#### What you will do
Search each line of the data for the word "buffers"; copy every line where it is found.

Stored data
- Opening Delimiter -
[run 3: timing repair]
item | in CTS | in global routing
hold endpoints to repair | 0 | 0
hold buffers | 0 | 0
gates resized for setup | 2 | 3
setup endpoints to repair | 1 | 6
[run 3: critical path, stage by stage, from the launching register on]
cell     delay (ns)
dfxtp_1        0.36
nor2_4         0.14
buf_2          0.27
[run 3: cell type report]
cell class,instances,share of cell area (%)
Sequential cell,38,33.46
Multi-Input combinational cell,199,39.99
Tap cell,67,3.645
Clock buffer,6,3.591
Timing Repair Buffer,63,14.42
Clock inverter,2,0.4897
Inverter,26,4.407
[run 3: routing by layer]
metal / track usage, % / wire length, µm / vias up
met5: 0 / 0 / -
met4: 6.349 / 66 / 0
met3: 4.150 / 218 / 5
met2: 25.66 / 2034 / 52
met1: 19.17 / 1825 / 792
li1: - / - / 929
## config.mk

```make
export PLATFORM = sky130hd
export DESIGN_NAME = fxu_top
export DESIGN_NICKNAME = d
export VERILOG_FILES = /design/src/rtl/fxu_pkg.sv /design/src/rtl/fxu_classify.sv /design/src/rtl/fxu_top.sv
export VERILOG_INCLUDE_DIRS = /design/src /design/src/rtl
export SDC_FILE = /design/constraint.sdc
export NUM_CORES = 1
export LEC_CHECK = 0
export BUFFER_PORTS_ARGS = -buffer_cell sky130_fd_sc_hd__buf_2
export CORE_AREA = 4 4 141 143
export DETAILED_ROUTE_END_ITERATION = 6
export DIE_AREA = 0 0 145 147
export PLACE_DENSITY = 0.9
export SYNTH_ARGS = -nofsm -noshare
export SYNTH_HDL_FRONTEND = slang
export SYNTH_HIERARCHICAL = 1
export SYNTH_SLANG_ARGS = --single-unit
```

## constraint.sdc

```tcl
create_clock -name hclk -period 12.2 [get_ports hclk]
set_input_delay 1.22 -clock hclk [delete_from_list [all_inputs] [get_ports hclk]]
set_output_delay 1.22 -clock hclk [all_outputs]
set_load 0.05 [all_outputs]
```

## src/rtl/fxu_map.svh

```systemverilog
// Register offsets, field positions, reset values and encodings
`ifndef FXU_MAP_SVH
`define FXU_MAP_SVH

// ****************************************************************
// Register byte offsets
// ****************************************************************
`define FXU_OFS_STK_STATUS 8'h00
`define FXU_OFS_STK_CTRL 8'h04
`define FXU_OFS_SIMD_CSR 8'h08
`define FXU_OFS_TRAP_INFO 8'h0C

// ****************************************************************
// Field positions
// ****************************************************************
`define FXU_FLAG_LSB 0
`define FXU_STK_MASK_LSB 0
`define FXU_STK_RC_LSB 10
`define FXU_SIMD_MASK_LSB 7
`define FXU_SIMD_RC_LSB 13
`define FXU_TRAP_UNIT_BIT 8
`define FXU_TRAP_PEND_BIT 9

// ****************************************************************
// Reset values
// ****************************************************************
`define FXU_FLAG_RST 6'h00
`define FXU_MASK_RST 6'h3F
`define FXU_RC_RST 2'h0

// ****************************************************************
// Single precision encodings
// ****************************************************************
`define FXU_QNAN_INDEF 32'hFFC00000
`define FXU_INT_INDEF 32'h80000000
`define FXU_EXP_ALL_ONES 8'hFF
`define FXU_EXP_MAX_FINITE 8'hFE
`define FXU_FRAC_ALL_ONES 23'h7FFFFF
`define FXU_QUIET_BIT 22
`define FXU_EXP_OVF_LIMIT 10'h0FF

`endif

```

## src/rtl/fxu_pkg.sv

```systemverilog
// Types shared by the floating-point exception unit
`default_nettype none
package fxu_pkg;

	typedef enum logic [1:0] {
		RC_NEAREST = 2'h0,
		RC_DOWN = 2'h1,
		RC_UP = 2'h2,
		RC_TRUNC = 2'h3
	} fxu_rc_t;

	typedef enum logic {
		UNIT_STACK = 1'b0,
		UNIT_SIMD = 1'b1
	} fxu_unit_t;

	typedef enum logic [2:0] {
		OP_ADD = 3'h0,
		OP_SUB = 3'h1,
		OP_MUL = 3'h2,
		OP_DIV = 3'h3,
		OP_CVT = 3'h4,
		OP_CVTT = 3'h5
	} fxu_op_t;

	typedef enum logic [1:0] {
		ACT_PROCEED = 2'h0,
		ACT_DEFAULT = 2'h1,
		ACT_SUPPRESS = 2'h2
	} fxu_act_t;

	typedef enum logic [1:0] {
		ST_IDLE = 2'b01,
		ST_TRAP = 2'b10
	} fxu_state_t;

	typedef enum logic [1:0] {
		RES_FLOAT = 2'h0,
		RES_INT = 2'h1,
		RES_INT_TRUNC = 2'h2
	} fxu_res_kind_t;

	// Bit 0 upward: invalid, subnormal, zdiv, ovf, unf, inexact
	typedef struct packed {
		logic inexact;
		logic unf;
		logic ovf;
		logic zdiv;
		logic subnorm_op;
		logic invalid_op;
	} fxu_exc_t;

	typedef struct packed {
		logic sign;
		logic zero;
		logic subnorm;
		logic inf;
		logic nan;
		logic snan;
	} fxu_class_t;

	typedef struct packed {
		fxu_unit_t unit;
		fxu_op_t op;
		logic [31:0] a;
		logic [31:0] b;
	} fxu_pre_req_t;

	typedef struct packed {
		fxu_unit_t unit;
		fxu_res_kind_t kind;
		logic sign;
		logic signed [9:0] exp;
		logic [31:0] mag;
		logic guard;
		logic sticky;
	} fxu_post_req_t;

endpackage
`default_nettype wire

```

## src/rtl/fxu_classify.sv

```systemverilog
// Single precision operand classifier
`timescale 1ns/1ps
`default_nettype none
`include "fxu_map.svh"

module fxu_classify
(
	input wire logic [31:0] value,
	output fxu_pkg::fxu_class_t cls
);

	logic exp_ones;
	logic exp_zero;
	logic frac_zero;

	assign exp_ones = (value[30:23] == `FXU_EXP_ALL_ONES);
	assign exp_zero = (value[30:23] == 8'h00);
	assign frac_zero = (value[22:0] == 23'h000000);

	assign cls.sign = value[31];
	assign cls.zero = exp_zero & frac_zero;
	assign cls.subnorm = exp_zero & !frac_zero;
	assign cls.inf = exp_ones & frac_zero;
	assign cls.nan = exp_ones & !frac_zero;
	// Signalling NaN has the quiet bit clear
	assign cls.snan = exp_ones & !frac_zero & !value[`FXU_QUIET_BIT];

endmodule
`default_nettype wire

```

## src/rtl/fxu_top.sv

```systemverilog
// Floating-point exception detection, flags, masks and responses
//
// Local design decisions: the register addresses and the AHB-Lite interface to the registers.
`timescale 1ns/1ps
`default_nettype none
`include "fxu_map.svh"

// ****************************************************************
// Function
// - Truncating conversions always round toward zero
// - Six exception classes are recognised
// - Invalid, zdiv, subnormal checked on operands
// - Ovf, unf, inexact checked on result
// - Flag first; masked gives default, else handler
// - Flags sticky until software clears them
// - Stack flags and masks in bits 0-5
// - SIMD flags bits 0-5, masks 7-12
// - Each unit uses only its own set
// - Masked response continues; several flags possible
// - Masked invalid writes indefinite quiet NaN, integer indefinite for conversions
// - Unmasked invalid: flag, handler, operands kept
// - Masked subnormal operand: flag, proceed normally
// - Unmasked subnormal: flag, handler, operands kept
// - Finite non-zero divided by zero raises zdiv
// - Masked zdiv returns infinity, xor sign
// - Unmasked zdiv: flag, handler, operands kept
// - Two-bit rounding field selects rounding mode
// - Any rounded result sets inexact flag
// ****************************************************************

module fxu_top
(
	input wire logic hclk,
	input wire logic hresetn,
	input wire logic hsel,
	input wire logic [31:0] haddr,
	input wire logic [1:0] htrans,
	input wire logic hwrite,
	input wire logic [2:0] hsize,
	input wire logic [31:0] hwdata,
	input wire logic hready,
	output var logic [31:0] hrdata,
	output logic hreadyout,
	output logic hresp,
	input wire logic pre_valid,
	input wire fxu_pkg::fxu_pre_req_t pre_req,
	output logic pre_ready,
	output var logic pre_done,
	output var fxu_pkg::fxu_act_t pre_act,
	output var logic [31:0] pre_result,
	input wire logic post_valid,
	input wire fxu_pkg::fxu_post_req_t post_req,
	output logic post_ready,
	output var logic post_done,
	output var logic post_wr_en,
	output var logic [31:0] post_result,
	output logic trap_req,
	output var fxu_pkg::fxu_unit_t trap_unit,
	output var fxu_pkg::fxu_exc_t trap_cause,
	input wire logic trap_ack
);

	// ****************************************************************
	// Helpers
	// ****************************************************************
	function automatic logic round_inc(input fxu_pkg::fxu_rc_t rc,
		input logic sign, input logic lsb, input logic guard,
		input logic sticky);
		logic inc;
		inc = 1'b0;
		case (rc)
			fxu_pkg::RC_NEAREST: inc = guard & (sticky | lsb);
			fxu_pkg::RC_DOWN: inc = sign & (guard | sticky);
			fxu_pkg::RC_UP: inc = !sign & (guard | sticky);
			fxu_pkg::RC_TRUNC: inc = 1'b0;
			default: inc = 1'b0;
		endcase
		return inc;
	endfunction

	// ****************************************************************
	// State
	// ****************************************************************
	fxu_pkg::fxu_exc_t stk_flag;
	fxu_pkg::fxu_exc_t stk_mask;
	fxu_pkg::fxu_rc_t stk_rc;
	fxu_pkg::fxu_exc_t simd_flag;
	fxu_pkg::fxu_exc_t simd_mask;
	fxu_pkg::fxu_rc_t simd_rc;
	fxu_pkg::fxu_exc_t next_stk_flag;
	fxu_pkg::fxu_exc_t next_stk_mask;
	fxu_pkg::fxu_rc_t next_stk_rc;
	fxu_pkg::fxu_exc_t next_simd_flag;
	fxu_pkg::fxu_exc_t next_simd_mask;
	fxu_pkg::fxu_rc_t next_simd_rc;
	fxu_pkg::fxu_state_t state;
	logic wr_pend;
	logic [7:0] wr_addr;
	logic addr_phase;
	logic [31:0] rd_word;

	fxu_pkg::fxu_class_t cls_a;
	fxu_pkg::fxu_class_t cls_b;
	fxu_pkg::fxu_exc_t pre_flags;
	fxu_pkg::fxu_exc_t pre_mask;
	fxu_pkg::fxu_exc_t pre_trap;
	fxu_pkg::fxu_act_t pre_next_act;
	logic [31:0] pre_next_result;
	logic pre_fire;

	fxu_pkg::fxu_exc_t post_flags;
	fxu_pkg::fxu_exc_t post_mask;
	fxu_pkg::fxu_exc_t post_trap;
	fxu_pkg::fxu_rc_t post_rc;
	logic [31:0] post_next_result;
	logic post_next_wr;
	logic post_fire;

	fxu_pkg::fxu_exc_t stk_set;
	fxu_pkg::fxu_exc_t simd_set;

	// ****************************************************************
	// Bus slave
	// ****************************************************************
	assign hreadyout = 1'b1;
	assign hresp = 1'b0;
	assign addr_phase = hsel & hready & htrans[1];

	always_ff @(posedge hclk or negedge hresetn)
	begin
		if (!hresetn)
		begin
			wr_pend <= 1'b0;
			wr_addr <= 8'h00;
		end
		else
		begin
			wr_pend <= addr_phase & hwrite;
			wr_addr <= haddr[7:0];
		end
	end

	// Read from next values so a read right after a write sees it
	always_comb
	begin
		rd_word = 32'h00000000;
		case (haddr[7:0])
			`FXU_OFS_STK_STATUS: rd_word[5:0] = next_stk_flag;
			`FXU_OFS_STK_CTRL:
			begin
				rd_word[`FXU_STK_MASK_LSB +: 6] = next_stk_mask;
				rd_word[`FXU_STK_RC_LSB +: 2] = next_stk_rc;
			end
			`FXU_OFS_SIMD_CSR:
			begin
				rd_word[`FXU_FLAG_LSB +: 6] = next_simd_flag;
				rd_word[`FXU_SIMD_MASK_LSB +: 6] = next_simd_mask;
				rd_word[`FXU_SIMD_RC_LSB +: 2] = next_simd_rc;
			end
			`FXU_OFS_TRAP_INFO:
			begin
				rd_word[5:0] = trap_cause;
				rd_word[`FXU_TRAP_UNIT_BIT] = trap_unit;
				rd_word[`FXU_TRAP_PEND_BIT] = (state == fxu_pkg::ST_TRAP);
			end
			default: rd_word = 32'h00000000;
		endcase
	end

	always_ff @(posedge hclk or negedge hresetn)
	begin
		if (!hresetn)
			hrdata <= 32'h00000000;
		else if (addr_phase & !hwrite)
			hrdata <= rd_word;
	end

	// ****************************************************************
	// Control and status registers
	// ****************************************************************
	// Hardware set wins over a software clear in the same cycle
	always_comb
	begin
		next_stk_flag = stk_flag;
		next_stk_mask = stk_mask;
		next_stk_rc = stk_rc;
		next_simd_flag = simd_flag;
		next_simd_mask = simd_mask;
		next_simd_rc = simd_rc;
		if (wr_pend && wr_addr == `FXU_OFS_STK_STATUS)
			next_stk_flag = hwdata[`FXU_FLAG_LSB +: 6];
		if (wr_pend && wr_addr == `FXU_OFS_STK_CTRL)
		begin
			next_stk_mask = hwdata[`FXU_STK_MASK_LSB +: 6];
			next_stk_rc = fxu_pkg::fxu_rc_t'(hwdata[`FXU_STK_RC_LSB +: 2]);
		end
		if (wr_pend && wr_addr == `FXU_OFS_SIMD_CSR)
		begin
			next_simd_flag = hwdata[`FXU_FLAG_LSB +: 6];
			next_simd_mask = hwdata[`FXU_SIMD_MASK_LSB +: 6];
			next_simd_rc = fxu_pkg::fxu_rc_t'(hwdata[`FXU_SIMD_RC_LSB +: 2]);
		end
		next_stk_flag = next_stk_flag | stk_set;
		next_simd_flag = next_simd_flag | simd_set;
	end

	always_ff @(posedge hclk or negedge hresetn)
	begin
		if (!hresetn)
		begin
			stk_flag <= `FXU_FLAG_RST;
			stk_mask <= `FXU_MASK_RST;
			stk_rc <= fxu_pkg::RC_NEAREST;
			simd_flag <= `FXU_FLAG_RST;
			simd_mask <= `FXU_MASK_RST;
			simd_rc <= fxu_pkg::RC_NEAREST;
		end
		else
		begin
			stk_flag <= next_stk_flag;
			stk_mask <= next_stk_mask;
			stk_rc <= next_stk_rc;
			simd_flag <= next_simd_flag;
			simd_mask <= next_simd_mask;
			simd_rc <= next_simd_rc;
		end
	end

	// Each unit's events land only in that unit's flags
	assign stk_set = ((pre_fire && pre_req.unit == fxu_pkg::UNIT_STACK) ?
		pre_flags : 6'h00) | ((post_fire &&
		post_req.unit == fxu_pkg::UNIT_STACK) ? post_flags : 6'h00);
	assign simd_set = ((pre_fire && pre_req.unit == fxu_pkg::UNIT_SIMD) ?
		pre_flags : 6'h00) | ((post_fire &&
		post_req.unit == fxu_pkg::UNIT_SIMD) ? post_flags : 6'h00);

	// ****************************************************************
	// Operand checks
	// ****************************************************************
	fxu_classify u_cls_a
	(
		.value(pre_req.a),
		.cls(cls_a)
	);

	fxu_classify u_cls_b
	(
		.value(pre_req.b),
		.cls(cls_b)
	);

	assign pre_ready = (state == fxu_pkg::ST_IDLE);
	assign post_ready = (state == fxu_pkg::ST_IDLE);
	assign pre_fire = pre_valid & pre_ready;
	assign post_fire = post_valid & post_ready;
	assign pre_mask = (pre_req.unit == fxu_pkg::UNIT_SIMD) ?
		simd_mask : stk_mask;

	always_comb
	begin
		logic cvt;
		logic sub_eff;
		cvt = (pre_req.op == fxu_pkg::OP_CVT) ||
			(pre_req.op == fxu_pkg::OP_CVTT);
		sub_eff = cls_a.sign ^ cls_b.sign ^ (pre_req.op == fxu_pkg::OP_SUB);
		pre_flags = 6'h00;
		// Detected before any arithmetic happens
		if (cvt)
		begin
			pre_flags.invalid_op = cls_a.nan | cls_a.inf;
			pre_flags.subnorm_op = cls_a.subnorm;
		end
		else
		begin
			pre_flags.subnorm_op = cls_a.subnorm | cls_b.subnorm;
			case (pre_req.op)
				fxu_pkg::OP_ADD, fxu_pkg::OP_SUB:
					pre_flags.invalid_op = cls_a.inf & cls_b.inf & sub_eff;
				fxu_pkg::OP_MUL:
					pre_flags.invalid_op = (cls_a.inf & cls_b.zero) |
						(cls_a.zero & cls_b.inf);
				fxu_pkg::OP_DIV:
					pre_flags.invalid_op = (cls_a.inf & cls_b.inf) |
						(cls_a.zero & cls_b.zero);
				default: pre_flags.invalid_op = 1'b0;
			endcase
			pre_flags.invalid_op = pre_flags.invalid_op |
				cls_a.snan | cls_b.snan;
			pre_flags.zdiv = (pre_req.op == fxu_pkg::OP_DIV) & cls_b.zero &
				!cls_a.zero & !cls_a.inf & !cls_a.nan;
		end
	end

	assign pre_trap = pre_flags & ~pre_mask;

	always_comb
	begin
		pre_next_act = fxu_pkg::ACT_PROCEED;
		pre_next_result = 32'h00000000;
		if (|pre_trap)
			pre_next_act = fxu_pkg::ACT_SUPPRESS;
		else if (pre_flags.invalid_op)
		begin
			pre_next_act = fxu_pkg::ACT_DEFAULT;
			pre_next_result = (pre_req.op == fxu_pkg::OP_CVT ||
				pre_req.op == fxu_pkg::OP_CVTT) ?
				`FXU_INT_INDEF : `FXU_QNAN_INDEF;
		end
		else if (pre_flags.zdiv)
		begin
			pre_next_act = fxu_pkg::ACT_DEFAULT;
			pre_next_result = {cls_a.sign ^ cls_b.sign,
				`FXU_EXP_ALL_ONES, 23'h000000};
		end
		else if (cls_a.nan || cls_b.nan)
		begin
			// Quiet NaN operands propagate without a flag
			pre_next_act = fxu_pkg::ACT_DEFAULT;
			pre_next_result = cls_a.nan ? pre_req.a : pre_req.b;
		end
		else
			pre_next_act = fxu_pkg::ACT_PROCEED;
	end

	always_ff @(posedge hclk or negedge hresetn)
	begin
		if (!hresetn)
		begin
			pre_done <= 1'b0;
			pre_act <= fxu_pkg::ACT_PROCEED;
			pre_result <= 32'h00000000;
		end
		else
		begin
			pre_done <= pre_fire;
			if (pre_fire)
			begin
				pre_act <= pre_next_act;
				pre_result <= pre_next_result;
			end
		end
	end

	// ****************************************************************
	// Result checks and rounding
	// ****************************************************************
	assign post_mask = (post_req.unit == fxu_pkg::UNIT_SIMD) ?
		simd_mask : stk_mask;

	always_comb
	begin
		logic inc;
		logic inexact;
		logic tiny;
		logic inf_ok;
		logic [24:0] sum25;
		logic [32:0] sum33;
		logic signed [9:0] exp_r;
		logic [22:0] frac_r;
		tiny = 1'b0;
		post_rc = (post_req.unit == fxu_pkg::UNIT_SIMD) ? simd_rc : stk_rc;
		if (post_req.kind == fxu_pkg::RES_INT_TRUNC)
			post_rc = fxu_pkg::RC_TRUNC;
		inc = round_inc(post_rc, post_req.sign, post_req.mag[0],
			post_req.guard, post_req.sticky);
		inexact = post_req.guard | post_req.sticky;
		sum25 = {1'b0, post_req.mag[23:0]} + {24'h000000, inc};
		sum33 = {1'b0, post_req.mag} + {32'h00000000, inc};
		exp_r = post_req.exp + {9'h000, sum25[24]};
		frac_r = sum25[24] ? sum25[23:1] : sum25[22:0];
		inf_ok = (post_rc == fxu_pkg::RC_NEAREST) ||
			(post_rc == fxu_pkg::RC_DOWN && post_req.sign) ||
			(post_rc == fxu_pkg::RC_UP && !post_req.sign);
		post_flags = 6'h00;
		post_next_result = 32'h00000000;
		if (post_req.kind == fxu_pkg::RES_FLOAT)
		begin
			// Checked on the computed result
			tiny = (post_req.exp <= 10'sd0) && (post_req.mag != 32'h0);
			post_flags.ovf = (exp_r >= $signed(`FXU_EXP_OVF_LIMIT));
			post_flags.unf = tiny & (inexact | !post_mask.unf);
			post_flags.inexact = inexact | post_flags.ovf;
			if (post_flags.ovf)
				post_next_result = inf_ok ?
					{post_req.sign, `FXU_EXP_ALL_ONES, 23'h000000} :
					{post_req.sign, `FXU_EXP_MAX_FINITE, `FXU_FRAC_ALL_ONES};
			else if (tiny)
				post_next_result = {post_req.sign, 31'h00000000};
			else
				post_next_result = {post_req.sign, exp_r[7:0], frac_r};
		end
		else
		begin
			tiny = 1'b0;
			post_flags.invalid_op = sum33[32] | (sum33[31] &
				!(post_req.sign && sum33[30:0] == 31'h00000000));
			post_flags.inexact = inexact & !post_flags.invalid_op;
			post_next_result = post_flags.invalid_op ? `FXU_INT_INDEF :
				(post_req.sign ? (32'h0 - sum33[31:0]) : sum33[31:0]);
		end
	end

	assign post_trap = post_flags & ~post_mask;
	// Unmasked inexact alone still stores the rounded result
	assign post_next_wr = !(post_trap.invalid_op | post_trap.ovf |
		post_trap.unf);

	always_ff @(posedge hclk or negedge hresetn)
	begin
		if (!hresetn)
		begin
			post_done <= 1'b0;
			post_wr_en <= 1'b0;
			post_result <= 32'h00000000;
		end
		else
		begin
			post_done <= post_fire;
			post_wr_en <= post_fire & post_next_wr;
			if (post_fire)
				post_result <= post_next_result;
		end
	end

	// ****************************************************************
	// Handler request
	// ****************************************************************
	// Held until acknowledged; both stages stall meanwhile
	assign trap_req = (state == fxu_pkg::ST_TRAP);

	always_ff @(posedge hclk or negedge hresetn)
	begin
		if (!hresetn)
		begin
			state <= fxu_pkg::ST_IDLE;
			trap_unit <= fxu_pkg::UNIT_STACK;
			trap_cause <= 6'h00;
		end
		else
		begin
			case (state)
				fxu_pkg::ST_IDLE:
				begin
					if ((post_fire && |post_trap) || (pre_fire && |pre_trap))
					begin
						state <= fxu_pkg::ST_TRAP;
						trap_cause <= (post_fire ? post_trap : 6'h00) |
							(pre_fire ? pre_trap : 6'h00);
						trap_unit <= (post_fire && |post_trap) ?
							post_req.unit : pre_req.unit;
					end
				end
				fxu_pkg::ST_TRAP:
				begin
					if (trap_ack)
						state <= fxu_pkg::ST_IDLE;
				end
				default: state <= fxu_pkg::ST_IDLE;
			endcase
		end
	end

endmodule
`default_nettype wire

```

==> results of run 1 <==
## cells by family (layout without fill, tap and decap cells)
group,Yosys count,after routing,share of synthesized area (%)
other,2,21,0.08223
AND/OR/NAND/NOR,423,423,24.85
XOR/XNOR,68,68,6.686
buffers and inverters,100,295,5.480
multiplexers,69,69,8.426
adder cells (fa/ha/maj),7,7,0.9590
AO/OA/AOI/OAI,253,253,17.99
flip-flops,129,129,35.53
- Closing Delimiter -
#### Output below
hold buffers | 0 | 0
buffers and inverters,100,295,5.480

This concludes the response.